— SUPPLIED MATERIAL —
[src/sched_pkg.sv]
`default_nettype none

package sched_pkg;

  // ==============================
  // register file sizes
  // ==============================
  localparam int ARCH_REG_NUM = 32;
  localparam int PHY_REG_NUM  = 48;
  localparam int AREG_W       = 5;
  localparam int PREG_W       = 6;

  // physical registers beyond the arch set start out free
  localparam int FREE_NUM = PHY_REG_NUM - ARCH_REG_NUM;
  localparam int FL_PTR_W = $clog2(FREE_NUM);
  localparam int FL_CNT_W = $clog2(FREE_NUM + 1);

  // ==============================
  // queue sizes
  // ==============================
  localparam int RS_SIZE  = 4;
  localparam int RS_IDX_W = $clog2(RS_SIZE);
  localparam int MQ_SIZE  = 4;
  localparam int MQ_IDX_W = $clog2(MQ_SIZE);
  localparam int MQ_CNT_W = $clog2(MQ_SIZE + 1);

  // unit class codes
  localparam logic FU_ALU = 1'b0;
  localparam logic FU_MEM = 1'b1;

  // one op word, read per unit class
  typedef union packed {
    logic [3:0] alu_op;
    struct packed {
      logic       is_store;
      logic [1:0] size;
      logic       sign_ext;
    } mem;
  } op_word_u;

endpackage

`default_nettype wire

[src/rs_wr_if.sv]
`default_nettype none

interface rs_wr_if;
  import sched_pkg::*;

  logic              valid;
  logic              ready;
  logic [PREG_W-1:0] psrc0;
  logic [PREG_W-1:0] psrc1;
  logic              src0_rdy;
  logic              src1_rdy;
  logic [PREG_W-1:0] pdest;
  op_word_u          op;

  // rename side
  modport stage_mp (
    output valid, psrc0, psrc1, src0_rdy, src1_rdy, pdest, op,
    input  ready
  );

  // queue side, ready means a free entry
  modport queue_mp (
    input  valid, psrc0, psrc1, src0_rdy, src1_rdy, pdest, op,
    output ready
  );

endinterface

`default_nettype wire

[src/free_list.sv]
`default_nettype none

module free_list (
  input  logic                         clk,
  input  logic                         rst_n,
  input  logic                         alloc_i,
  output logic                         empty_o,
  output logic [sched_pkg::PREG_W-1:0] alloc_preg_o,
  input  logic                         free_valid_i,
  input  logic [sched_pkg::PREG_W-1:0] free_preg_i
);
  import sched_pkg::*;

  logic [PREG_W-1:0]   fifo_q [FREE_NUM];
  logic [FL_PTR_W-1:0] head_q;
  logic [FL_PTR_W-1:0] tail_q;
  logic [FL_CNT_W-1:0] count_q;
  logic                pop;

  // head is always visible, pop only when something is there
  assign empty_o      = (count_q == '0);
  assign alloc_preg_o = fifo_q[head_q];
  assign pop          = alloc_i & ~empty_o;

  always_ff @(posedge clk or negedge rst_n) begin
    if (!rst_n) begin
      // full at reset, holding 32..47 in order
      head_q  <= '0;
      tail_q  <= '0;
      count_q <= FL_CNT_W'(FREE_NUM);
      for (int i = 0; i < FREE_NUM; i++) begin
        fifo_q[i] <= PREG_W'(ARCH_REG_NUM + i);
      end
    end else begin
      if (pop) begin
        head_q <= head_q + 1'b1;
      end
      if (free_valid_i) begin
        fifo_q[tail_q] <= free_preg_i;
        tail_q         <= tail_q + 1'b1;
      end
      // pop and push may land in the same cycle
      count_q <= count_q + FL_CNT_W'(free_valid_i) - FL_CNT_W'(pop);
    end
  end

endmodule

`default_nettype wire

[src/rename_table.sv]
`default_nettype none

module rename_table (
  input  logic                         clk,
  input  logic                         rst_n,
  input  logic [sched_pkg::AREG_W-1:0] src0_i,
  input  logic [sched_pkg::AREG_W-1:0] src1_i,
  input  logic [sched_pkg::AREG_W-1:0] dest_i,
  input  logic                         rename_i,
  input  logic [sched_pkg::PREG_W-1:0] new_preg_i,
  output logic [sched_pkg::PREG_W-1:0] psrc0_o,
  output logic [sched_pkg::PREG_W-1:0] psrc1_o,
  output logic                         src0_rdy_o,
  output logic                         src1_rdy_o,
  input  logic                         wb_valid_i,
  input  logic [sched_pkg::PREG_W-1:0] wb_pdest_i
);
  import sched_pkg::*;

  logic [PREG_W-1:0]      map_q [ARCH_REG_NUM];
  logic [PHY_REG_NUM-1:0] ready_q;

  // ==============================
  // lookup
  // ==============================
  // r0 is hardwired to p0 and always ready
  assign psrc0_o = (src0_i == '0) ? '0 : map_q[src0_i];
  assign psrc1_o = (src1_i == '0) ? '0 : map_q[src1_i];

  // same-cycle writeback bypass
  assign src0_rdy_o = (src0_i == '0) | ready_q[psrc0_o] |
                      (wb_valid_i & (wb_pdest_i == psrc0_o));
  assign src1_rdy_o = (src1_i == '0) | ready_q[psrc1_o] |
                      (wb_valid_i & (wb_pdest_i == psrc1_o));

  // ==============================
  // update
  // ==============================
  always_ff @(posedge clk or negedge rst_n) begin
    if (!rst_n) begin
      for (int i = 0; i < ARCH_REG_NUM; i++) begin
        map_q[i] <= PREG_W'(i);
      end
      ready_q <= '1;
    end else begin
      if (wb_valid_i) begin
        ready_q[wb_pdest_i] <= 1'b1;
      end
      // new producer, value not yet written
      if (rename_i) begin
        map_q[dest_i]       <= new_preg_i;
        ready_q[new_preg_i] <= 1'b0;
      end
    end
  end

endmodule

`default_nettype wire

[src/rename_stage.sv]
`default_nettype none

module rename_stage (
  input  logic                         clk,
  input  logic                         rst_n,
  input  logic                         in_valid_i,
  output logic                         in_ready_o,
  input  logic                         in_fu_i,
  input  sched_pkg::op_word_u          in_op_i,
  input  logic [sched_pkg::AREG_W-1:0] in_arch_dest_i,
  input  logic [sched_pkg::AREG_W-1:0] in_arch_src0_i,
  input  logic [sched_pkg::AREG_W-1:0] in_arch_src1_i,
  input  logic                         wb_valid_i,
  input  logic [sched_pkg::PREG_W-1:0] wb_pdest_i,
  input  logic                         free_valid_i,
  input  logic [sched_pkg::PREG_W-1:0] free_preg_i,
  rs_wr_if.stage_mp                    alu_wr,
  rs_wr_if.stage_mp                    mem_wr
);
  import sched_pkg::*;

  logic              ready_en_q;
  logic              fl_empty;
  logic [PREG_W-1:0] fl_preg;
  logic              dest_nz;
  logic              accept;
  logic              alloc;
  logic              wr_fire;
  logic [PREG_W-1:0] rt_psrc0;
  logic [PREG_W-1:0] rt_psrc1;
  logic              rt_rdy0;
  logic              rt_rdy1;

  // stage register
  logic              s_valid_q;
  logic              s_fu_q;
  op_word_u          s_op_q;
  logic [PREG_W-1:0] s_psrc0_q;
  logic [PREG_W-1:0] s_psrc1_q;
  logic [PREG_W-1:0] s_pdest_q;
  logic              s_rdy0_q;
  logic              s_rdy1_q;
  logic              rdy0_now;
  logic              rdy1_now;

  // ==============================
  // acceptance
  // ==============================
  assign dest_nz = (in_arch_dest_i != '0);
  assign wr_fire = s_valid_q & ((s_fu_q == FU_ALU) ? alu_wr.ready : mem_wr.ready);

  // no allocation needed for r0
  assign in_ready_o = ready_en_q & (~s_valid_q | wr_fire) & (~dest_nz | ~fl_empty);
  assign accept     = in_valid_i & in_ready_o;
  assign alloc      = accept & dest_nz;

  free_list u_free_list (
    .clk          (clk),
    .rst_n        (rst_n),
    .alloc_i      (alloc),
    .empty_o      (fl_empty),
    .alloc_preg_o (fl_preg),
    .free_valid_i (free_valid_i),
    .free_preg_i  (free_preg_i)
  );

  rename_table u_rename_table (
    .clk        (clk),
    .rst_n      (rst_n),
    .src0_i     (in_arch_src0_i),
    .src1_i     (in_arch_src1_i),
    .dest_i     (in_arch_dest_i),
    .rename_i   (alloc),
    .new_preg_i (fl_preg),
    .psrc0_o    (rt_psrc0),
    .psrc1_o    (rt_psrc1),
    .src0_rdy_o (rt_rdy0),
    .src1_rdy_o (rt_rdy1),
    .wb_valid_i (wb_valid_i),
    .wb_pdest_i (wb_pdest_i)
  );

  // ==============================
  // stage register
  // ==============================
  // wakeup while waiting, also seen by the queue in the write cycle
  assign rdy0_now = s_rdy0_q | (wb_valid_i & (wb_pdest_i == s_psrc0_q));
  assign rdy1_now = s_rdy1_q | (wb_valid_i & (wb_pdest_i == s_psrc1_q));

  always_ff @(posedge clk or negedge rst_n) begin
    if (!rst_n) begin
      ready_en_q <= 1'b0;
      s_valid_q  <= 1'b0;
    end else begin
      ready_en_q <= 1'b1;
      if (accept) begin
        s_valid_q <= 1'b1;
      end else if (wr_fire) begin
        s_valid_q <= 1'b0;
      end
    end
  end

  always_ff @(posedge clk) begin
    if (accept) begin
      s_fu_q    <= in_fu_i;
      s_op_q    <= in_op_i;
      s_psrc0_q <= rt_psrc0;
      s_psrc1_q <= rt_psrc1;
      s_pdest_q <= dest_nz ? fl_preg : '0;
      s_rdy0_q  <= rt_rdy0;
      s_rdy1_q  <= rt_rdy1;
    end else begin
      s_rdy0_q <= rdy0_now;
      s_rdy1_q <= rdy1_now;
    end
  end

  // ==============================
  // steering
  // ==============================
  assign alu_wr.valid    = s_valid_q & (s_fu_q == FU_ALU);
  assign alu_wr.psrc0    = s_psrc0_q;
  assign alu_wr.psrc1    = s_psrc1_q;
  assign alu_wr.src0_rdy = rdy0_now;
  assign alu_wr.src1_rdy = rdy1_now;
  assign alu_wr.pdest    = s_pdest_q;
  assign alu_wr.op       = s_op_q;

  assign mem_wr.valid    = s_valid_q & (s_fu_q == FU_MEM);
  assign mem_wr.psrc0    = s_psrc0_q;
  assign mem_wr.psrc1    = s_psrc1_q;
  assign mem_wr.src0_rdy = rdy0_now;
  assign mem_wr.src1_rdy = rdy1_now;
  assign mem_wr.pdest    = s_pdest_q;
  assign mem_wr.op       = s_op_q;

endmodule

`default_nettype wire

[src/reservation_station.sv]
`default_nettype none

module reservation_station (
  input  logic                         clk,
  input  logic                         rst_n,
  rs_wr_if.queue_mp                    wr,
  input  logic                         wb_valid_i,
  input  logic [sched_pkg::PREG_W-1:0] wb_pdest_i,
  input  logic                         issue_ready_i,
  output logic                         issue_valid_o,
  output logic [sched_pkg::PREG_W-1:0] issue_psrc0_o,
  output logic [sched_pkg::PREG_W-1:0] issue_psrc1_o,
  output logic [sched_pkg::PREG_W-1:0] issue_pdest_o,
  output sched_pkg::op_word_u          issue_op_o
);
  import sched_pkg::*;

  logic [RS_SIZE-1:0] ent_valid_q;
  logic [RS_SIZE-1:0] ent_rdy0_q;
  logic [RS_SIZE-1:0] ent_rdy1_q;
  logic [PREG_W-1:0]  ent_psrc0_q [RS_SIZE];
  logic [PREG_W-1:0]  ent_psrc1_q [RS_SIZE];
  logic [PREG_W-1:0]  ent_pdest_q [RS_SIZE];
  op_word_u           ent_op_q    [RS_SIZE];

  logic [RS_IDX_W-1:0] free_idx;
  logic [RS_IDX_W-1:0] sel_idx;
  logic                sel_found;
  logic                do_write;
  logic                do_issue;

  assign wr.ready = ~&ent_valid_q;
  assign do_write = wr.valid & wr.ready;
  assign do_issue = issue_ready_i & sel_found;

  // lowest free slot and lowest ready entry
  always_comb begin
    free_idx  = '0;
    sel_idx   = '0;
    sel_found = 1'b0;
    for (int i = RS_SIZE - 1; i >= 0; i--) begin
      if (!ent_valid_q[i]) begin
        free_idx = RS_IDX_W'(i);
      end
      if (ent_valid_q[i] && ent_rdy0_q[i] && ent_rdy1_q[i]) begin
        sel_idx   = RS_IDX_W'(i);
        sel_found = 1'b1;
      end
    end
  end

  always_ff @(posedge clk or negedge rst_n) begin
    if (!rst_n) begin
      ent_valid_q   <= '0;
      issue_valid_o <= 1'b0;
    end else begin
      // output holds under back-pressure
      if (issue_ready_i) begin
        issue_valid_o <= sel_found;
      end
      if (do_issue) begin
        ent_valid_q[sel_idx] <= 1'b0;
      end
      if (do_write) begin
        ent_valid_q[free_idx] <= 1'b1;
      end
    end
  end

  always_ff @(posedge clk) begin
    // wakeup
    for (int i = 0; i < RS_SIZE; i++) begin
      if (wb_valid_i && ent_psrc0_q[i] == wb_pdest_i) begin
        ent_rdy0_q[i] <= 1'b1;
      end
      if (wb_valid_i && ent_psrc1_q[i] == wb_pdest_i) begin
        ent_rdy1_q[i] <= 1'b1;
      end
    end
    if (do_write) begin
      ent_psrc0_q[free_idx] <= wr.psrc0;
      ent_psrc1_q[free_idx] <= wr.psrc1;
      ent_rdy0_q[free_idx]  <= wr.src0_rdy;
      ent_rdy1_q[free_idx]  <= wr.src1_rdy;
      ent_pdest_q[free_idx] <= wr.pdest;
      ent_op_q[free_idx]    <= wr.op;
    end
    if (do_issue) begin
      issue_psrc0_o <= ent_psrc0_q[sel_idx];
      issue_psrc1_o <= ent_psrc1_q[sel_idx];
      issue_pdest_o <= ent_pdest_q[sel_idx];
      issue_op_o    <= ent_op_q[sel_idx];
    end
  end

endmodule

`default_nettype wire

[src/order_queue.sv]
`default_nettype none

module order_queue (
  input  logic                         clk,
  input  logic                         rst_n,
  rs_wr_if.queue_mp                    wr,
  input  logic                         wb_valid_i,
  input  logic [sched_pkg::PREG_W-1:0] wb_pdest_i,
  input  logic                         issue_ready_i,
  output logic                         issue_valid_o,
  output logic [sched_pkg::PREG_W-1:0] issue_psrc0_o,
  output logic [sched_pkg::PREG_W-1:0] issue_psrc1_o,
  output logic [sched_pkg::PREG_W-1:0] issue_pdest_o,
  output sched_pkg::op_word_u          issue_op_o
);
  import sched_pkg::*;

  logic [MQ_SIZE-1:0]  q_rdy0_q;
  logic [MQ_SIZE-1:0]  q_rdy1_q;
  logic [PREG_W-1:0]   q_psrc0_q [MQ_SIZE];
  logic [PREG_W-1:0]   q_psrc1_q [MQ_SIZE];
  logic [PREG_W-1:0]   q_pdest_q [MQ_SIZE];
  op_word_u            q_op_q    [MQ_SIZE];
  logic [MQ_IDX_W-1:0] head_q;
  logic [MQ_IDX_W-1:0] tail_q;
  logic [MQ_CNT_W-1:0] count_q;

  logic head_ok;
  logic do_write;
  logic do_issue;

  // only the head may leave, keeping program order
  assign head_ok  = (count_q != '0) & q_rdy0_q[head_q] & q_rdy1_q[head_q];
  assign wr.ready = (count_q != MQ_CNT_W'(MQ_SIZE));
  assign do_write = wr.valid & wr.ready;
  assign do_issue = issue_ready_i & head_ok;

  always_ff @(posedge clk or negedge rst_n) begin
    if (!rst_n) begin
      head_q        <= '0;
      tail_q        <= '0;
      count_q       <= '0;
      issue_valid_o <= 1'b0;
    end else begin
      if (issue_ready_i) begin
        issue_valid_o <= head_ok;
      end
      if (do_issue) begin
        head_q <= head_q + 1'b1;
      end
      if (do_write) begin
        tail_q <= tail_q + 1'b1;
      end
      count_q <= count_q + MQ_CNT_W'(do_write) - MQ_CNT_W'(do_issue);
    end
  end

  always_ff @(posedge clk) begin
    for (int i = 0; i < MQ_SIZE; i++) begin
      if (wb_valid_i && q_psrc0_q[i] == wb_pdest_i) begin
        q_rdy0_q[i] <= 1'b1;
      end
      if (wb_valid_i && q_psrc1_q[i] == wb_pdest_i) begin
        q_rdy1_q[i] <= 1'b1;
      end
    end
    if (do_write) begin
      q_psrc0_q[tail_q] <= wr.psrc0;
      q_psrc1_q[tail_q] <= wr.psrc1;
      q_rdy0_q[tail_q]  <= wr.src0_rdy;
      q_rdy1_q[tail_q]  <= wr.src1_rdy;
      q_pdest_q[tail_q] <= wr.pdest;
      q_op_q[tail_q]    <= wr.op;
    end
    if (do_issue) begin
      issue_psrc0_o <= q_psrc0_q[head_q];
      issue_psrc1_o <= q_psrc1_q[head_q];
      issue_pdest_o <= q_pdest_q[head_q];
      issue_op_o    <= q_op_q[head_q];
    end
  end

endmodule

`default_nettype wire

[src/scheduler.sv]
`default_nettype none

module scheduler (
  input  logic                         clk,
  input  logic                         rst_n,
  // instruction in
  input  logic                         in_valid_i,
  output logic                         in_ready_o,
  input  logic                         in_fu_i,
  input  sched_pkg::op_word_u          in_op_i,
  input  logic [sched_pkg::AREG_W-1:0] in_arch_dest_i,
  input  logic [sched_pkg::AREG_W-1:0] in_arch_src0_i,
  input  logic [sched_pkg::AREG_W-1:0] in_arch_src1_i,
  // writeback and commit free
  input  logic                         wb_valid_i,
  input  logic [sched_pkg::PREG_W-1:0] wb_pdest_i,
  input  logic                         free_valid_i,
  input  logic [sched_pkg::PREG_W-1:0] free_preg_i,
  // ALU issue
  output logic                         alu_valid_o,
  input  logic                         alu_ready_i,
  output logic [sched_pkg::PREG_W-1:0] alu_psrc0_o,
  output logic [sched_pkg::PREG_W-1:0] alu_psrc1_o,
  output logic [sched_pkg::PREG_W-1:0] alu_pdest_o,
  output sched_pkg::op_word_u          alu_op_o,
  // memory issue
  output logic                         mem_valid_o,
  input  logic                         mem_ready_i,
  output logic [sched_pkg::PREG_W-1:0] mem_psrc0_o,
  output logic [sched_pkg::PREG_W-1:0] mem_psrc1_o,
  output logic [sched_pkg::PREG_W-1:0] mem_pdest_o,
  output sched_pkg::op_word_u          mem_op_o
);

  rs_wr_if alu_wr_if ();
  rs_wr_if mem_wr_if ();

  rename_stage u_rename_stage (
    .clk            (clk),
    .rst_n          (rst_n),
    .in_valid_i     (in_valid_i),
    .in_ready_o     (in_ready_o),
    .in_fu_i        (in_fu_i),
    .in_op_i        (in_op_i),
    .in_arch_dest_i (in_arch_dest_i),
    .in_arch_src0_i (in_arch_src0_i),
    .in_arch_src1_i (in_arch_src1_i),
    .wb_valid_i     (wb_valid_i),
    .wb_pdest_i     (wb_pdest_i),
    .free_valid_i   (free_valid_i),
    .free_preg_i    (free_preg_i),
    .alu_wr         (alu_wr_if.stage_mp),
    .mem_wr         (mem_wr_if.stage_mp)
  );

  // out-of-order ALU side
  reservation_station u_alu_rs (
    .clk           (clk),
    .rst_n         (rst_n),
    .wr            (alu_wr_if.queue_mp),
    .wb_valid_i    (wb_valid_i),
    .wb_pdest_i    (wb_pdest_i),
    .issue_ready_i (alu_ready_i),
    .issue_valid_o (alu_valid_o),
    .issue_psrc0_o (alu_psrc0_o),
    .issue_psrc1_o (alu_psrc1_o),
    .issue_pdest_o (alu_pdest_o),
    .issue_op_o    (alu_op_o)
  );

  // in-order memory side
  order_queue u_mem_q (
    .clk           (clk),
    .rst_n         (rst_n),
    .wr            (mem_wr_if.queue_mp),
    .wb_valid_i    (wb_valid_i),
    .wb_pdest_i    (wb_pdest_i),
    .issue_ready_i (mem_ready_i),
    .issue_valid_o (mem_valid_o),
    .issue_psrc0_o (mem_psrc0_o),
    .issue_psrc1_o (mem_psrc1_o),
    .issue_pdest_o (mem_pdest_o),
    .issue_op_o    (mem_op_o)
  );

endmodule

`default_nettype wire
==
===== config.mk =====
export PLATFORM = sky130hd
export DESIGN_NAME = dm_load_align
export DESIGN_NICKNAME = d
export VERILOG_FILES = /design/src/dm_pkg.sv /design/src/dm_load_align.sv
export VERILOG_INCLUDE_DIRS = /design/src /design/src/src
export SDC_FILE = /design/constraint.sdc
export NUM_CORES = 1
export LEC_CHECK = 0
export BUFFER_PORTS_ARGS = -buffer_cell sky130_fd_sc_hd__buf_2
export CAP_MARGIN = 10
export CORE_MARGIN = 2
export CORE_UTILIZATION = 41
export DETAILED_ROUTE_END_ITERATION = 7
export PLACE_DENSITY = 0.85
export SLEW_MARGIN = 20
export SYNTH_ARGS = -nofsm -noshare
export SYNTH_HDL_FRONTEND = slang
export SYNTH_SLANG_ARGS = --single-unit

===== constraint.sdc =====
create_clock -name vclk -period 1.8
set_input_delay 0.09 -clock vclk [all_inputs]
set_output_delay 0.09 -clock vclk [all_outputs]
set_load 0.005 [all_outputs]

— WHAT THE TASK ASKS —
The required output is every line above from the one with "[src/sched_pkg.sv]" down to the one with "localparam int FL_PTR_W = $clog2(FREE_NUM);", restated word for word, ends included.

— TASK ANSWER —
[src/sched_pkg.sv]
`default_nettype none

package sched_pkg;

  // ==============================
  // register file sizes
  // ==============================
  localparam int ARCH_REG_NUM = 32;
  localparam int PHY_REG_NUM  = 48;
  localparam int AREG_W       = 5;
  localparam int PREG_W       = 6;

  // physical registers beyond the arch set start out free
  localparam int FREE_NUM = PHY_REG_NUM - ARCH_REG_NUM;
  localparam int FL_PTR_W = $clog2(FREE_NUM);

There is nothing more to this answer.